▸ **Material provided**
┄┄┄┄┄┄┄┄┄┄

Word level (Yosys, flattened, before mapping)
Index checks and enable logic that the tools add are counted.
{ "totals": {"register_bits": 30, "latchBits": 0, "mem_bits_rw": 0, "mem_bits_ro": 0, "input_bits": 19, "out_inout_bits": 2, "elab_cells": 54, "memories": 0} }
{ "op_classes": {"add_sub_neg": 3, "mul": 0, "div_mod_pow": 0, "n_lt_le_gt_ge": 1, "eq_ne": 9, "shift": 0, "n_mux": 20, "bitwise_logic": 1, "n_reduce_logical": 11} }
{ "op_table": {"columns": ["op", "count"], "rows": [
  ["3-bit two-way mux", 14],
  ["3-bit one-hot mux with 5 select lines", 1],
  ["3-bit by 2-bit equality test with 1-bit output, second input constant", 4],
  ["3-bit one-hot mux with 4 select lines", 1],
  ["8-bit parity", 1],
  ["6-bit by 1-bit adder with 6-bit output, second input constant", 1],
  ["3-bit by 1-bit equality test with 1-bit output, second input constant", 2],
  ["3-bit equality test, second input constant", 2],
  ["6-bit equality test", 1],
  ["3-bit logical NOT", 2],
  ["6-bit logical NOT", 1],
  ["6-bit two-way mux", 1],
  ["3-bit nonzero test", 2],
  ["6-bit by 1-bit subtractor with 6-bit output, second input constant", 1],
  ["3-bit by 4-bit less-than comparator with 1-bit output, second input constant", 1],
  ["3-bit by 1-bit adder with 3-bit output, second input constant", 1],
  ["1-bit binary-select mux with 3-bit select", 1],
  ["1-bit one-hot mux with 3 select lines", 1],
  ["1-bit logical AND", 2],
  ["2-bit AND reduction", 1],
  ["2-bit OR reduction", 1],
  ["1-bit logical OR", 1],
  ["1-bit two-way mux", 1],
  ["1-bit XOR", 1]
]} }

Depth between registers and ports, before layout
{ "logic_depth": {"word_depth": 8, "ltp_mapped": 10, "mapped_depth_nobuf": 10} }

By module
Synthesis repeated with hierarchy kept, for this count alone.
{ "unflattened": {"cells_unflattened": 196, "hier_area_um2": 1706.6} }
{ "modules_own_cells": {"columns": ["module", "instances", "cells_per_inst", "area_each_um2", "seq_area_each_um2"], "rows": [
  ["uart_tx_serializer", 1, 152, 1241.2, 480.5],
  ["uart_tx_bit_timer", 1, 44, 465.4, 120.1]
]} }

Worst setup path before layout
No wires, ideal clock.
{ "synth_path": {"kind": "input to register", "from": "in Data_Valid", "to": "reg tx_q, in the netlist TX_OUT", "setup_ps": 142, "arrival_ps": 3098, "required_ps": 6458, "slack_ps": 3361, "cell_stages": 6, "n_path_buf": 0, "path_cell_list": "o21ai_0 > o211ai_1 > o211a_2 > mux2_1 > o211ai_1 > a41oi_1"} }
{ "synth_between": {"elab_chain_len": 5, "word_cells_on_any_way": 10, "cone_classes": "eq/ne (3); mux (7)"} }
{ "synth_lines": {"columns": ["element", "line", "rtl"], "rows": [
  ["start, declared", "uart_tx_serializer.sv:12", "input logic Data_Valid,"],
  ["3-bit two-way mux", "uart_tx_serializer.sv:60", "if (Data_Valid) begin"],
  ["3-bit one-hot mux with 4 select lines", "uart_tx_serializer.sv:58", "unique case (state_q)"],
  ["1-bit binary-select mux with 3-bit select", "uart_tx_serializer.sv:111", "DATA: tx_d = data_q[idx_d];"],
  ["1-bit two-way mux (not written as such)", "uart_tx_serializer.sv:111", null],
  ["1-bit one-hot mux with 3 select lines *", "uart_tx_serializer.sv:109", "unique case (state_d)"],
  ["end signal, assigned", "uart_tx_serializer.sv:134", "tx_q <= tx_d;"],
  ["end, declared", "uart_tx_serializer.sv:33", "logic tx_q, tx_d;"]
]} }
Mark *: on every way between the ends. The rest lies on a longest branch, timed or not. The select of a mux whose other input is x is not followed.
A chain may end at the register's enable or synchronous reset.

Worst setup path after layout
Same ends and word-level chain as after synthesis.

┄┄┄┄┄┄┄┄┄┄

▸ **Instructions to follow**
Write out every line of the preceding listing that contains "ends".

▸ **Answer to this exercise**
Mark *: on every way between the ends. The rest lies on a longest branch, timed or not. The select of a mux whose other input is x is not followed.
Same ends and word-level chain as after synthesis.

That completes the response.